▶ [What to produce]
The records are to be copied in their entirety, exactly as given.

--- Given data Enclosed Below ---

## src/logic/cache_geom_pkg.sv

```systemverilog
// Fixed geometry of 16 sets x 4 ways x 4 words; changing it means rebuilding every block
package cache_geom_pkg;

    localparam int unsigned N_SETS     = 16;
    localparam int unsigned N_WAYS     = 4;
    localparam int unsigned LINE_WORDS = 4;
    localparam int unsigned WORD_BITS  = 32;
    localparam int unsigned TAG_BITS   = 8;

    typedef logic [$clog2(N_SETS)-1:0]     set_t;
    typedef logic [TAG_BITS-1:0]           tag_t;
    typedef logic [$clog2(LINE_WORDS)-1:0] word_idx_t;
    typedef logic [N_WAYS-1:0]             way_vec_t;
    typedef logic [WORD_BITS-1:0]          word_t;
    typedef logic [WORD_BITS/8-1:0]        be_t;

    // Flat index into a per-way data RAM, set in the upper bits
    typedef logic [$clog2(N_SETS*LINE_WORDS)-1:0] data_addr_t;

    // One directory entry; valid bits live in flops, not in the RAM
    typedef struct packed {
        tag_t tag;
    } dir_entry_t;

endpackage

```

## src/logic/plru_repl.sv

```systemverilog
// Victim is combinational from the current state; marks from hits and refills land at the edge
`timescale 1ns/1ps

module plru_repl (
    input  logic                     clk_i,
    input  logic                     rst_ni,
    input  logic                     updt_i,
    input  cache_geom_pkg::set_t     updt_set_i,
    input  cache_geom_pkg::way_vec_t updt_way_i,
    input  logic                     repl_i,
    input  cache_geom_pkg::set_t     repl_set_i,
    input  cache_geom_pkg::way_vec_t repl_valid_i,
    output cache_geom_pkg::way_vec_t victim_way_o
);
    import cache_geom_pkg::*;

    way_vec_t [N_SETS-1:0] plru_q;
    way_vec_t [N_SETS-1:0] plru_d;

    // Set the way's bit, restart from it when the set would saturate
    function automatic way_vec_t plru_mark(way_vec_t bits, way_vec_t way);
        way_vec_t nxt;
        nxt = bits | way;
        if (&nxt) begin
            nxt = way;
        end
        return nxt;
    endfunction

    function automatic way_vec_t lowest_zero(way_vec_t bits);
        way_vec_t sel;
        sel = '0;
        for (int i = N_WAYS - 1; i >= 0; i--) begin
            if (!bits[i]) begin
                sel = way_vec_t'(1) << i;
            end
        end
        return sel;
    endfunction

    // Invalid ways first
    assign victim_way_o = (&repl_valid_i) ? lowest_zero(plru_q[repl_set_i])
                                          : lowest_zero(repl_valid_i);

    always_comb begin
        plru_d = plru_q;
        if (updt_i) begin
            plru_d[updt_set_i] = plru_mark(plru_d[updt_set_i], updt_way_i);
        end
        if (repl_i) begin
            plru_d[repl_set_i] = plru_mark(plru_d[repl_set_i], victim_way_o);
        end
    end

    always_ff @(posedge clk_i or negedge rst_ni) begin
        if (!rst_ni) begin
            plru_q <= '0;
        end else begin
            plru_q <= plru_d;
        end
    end

    victim_onehot_a: assert property (@(posedge clk_i) disable iff (!rst_ni)
        repl_i |-> $onehot(victim_way_o))
        else $error("plru_repl: victim is not one-hot");

endmodule

```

--- End of Enclosed Given data ---

▶ [Response for this exercise]
## src/logic/cache_geom_pkg.sv

```systemverilog
// Fixed geometry of 16 sets x 4 ways x 4 words; changing it means rebuilding every block
package cache_geom_pkg;

    localparam int unsigned N_SETS     = 16;
    localparam int unsigned N_WAYS     = 4;
    localparam int unsigned LINE_WORDS = 4;
    localparam int unsigned WORD_BITS  = 32;
    localparam int unsigned TAG_BITS   = 8;

    typedef logic [$clog2(N_SETS)-1:0]     set_t;
    typedef logic [TAG_BITS-1:0]           tag_t;
    typedef logic [$clog2(LINE_WORDS)-1:0] word_idx_t;
    typedef logic [N_WAYS-1:0]             way_vec_t;
    typedef logic [WORD_BITS-1:0]          word_t;
    typedef logic [WORD_BITS/8-1:0]        be_t;

    // Flat index into a per-way data RAM, set in the upper bits
    typedef logic [$clog2(N_SETS*LINE_WORDS)-1:0] data_addr_t;

    // One directory entry; valid bits live in flops, not in the RAM
    typedef struct packed {
        tag_t tag;
    } dir_entry_t;

endpackage

```

## src/logic/plru_repl.sv

```systemverilog
// Victim is combinational from the current state; marks from hits and refills land at the edge
`timescale 1ns/1ps

module plru_repl (
    input  logic                     clk_i,
    input  logic                     rst_ni,
    input  logic                     updt_i,
    input  cache_geom_pkg::set_t     updt_set_i,
    input  cache_geom_pkg::way_vec_t updt_way_i,
    input  logic                     repl_i,
    input  cache_geom_pkg::set_t     repl_set_i,
    input  cache_geom_pkg::way_vec_t repl_valid_i,
    output cache_geom_pkg::way_vec_t victim_way_o
);
    import cache_geom_pkg::*;

    way_vec_t [N_SETS-1:0] plru_q;
    way_vec_t [N_SETS-1:0] plru_d;

    // Set the way's bit, restart from it when the set would saturate
    function automatic way_vec_t plru_mark(way_vec_t bits, way_vec_t way);
        way_vec_t nxt;
        nxt = bits | way;
        if (&nxt) begin
            nxt = way;
        end
        return nxt;
    endfunction

    function automatic way_vec_t lowest_zero(way_vec_t bits);
        way_vec_t sel;
        sel = '0;
        for (int i = N_WAYS - 1; i >= 0; i--) begin
            if (!bits[i]) begin
                sel = way_vec_t'(1) << i;
            end
        end
        return sel;
    endfunction

    // Invalid ways first
    assign victim_way_o = (&repl_valid_i) ? lowest_zero(plru_q[repl_set_i])
                                          : lowest_zero(repl_valid_i);

    always_comb begin
        plru_d = plru_q;
        if (updt_i) begin
            plru_d[updt_set_i] = plru_mark(plru_d[updt_set_i], updt_way_i);
        end
        if (repl_i) begin
            plru_d[repl_set_i] = plru_mark(plru_d[repl_set_i], victim_way_o);
        end
    end

    always_ff @(posedge clk_i or negedge rst_ni) begin
        if (!rst_ni) begin
            plru_q <= '0;
        end else begin
            plru_q <= plru_d;
        end
    end

    victim_onehot_a: assert property (@(posedge clk_i) disable iff (!rst_ni)
        repl_i |-> $onehot(victim_way_o))
        else $error("plru_repl: victim is not one-hot");

endmodule

```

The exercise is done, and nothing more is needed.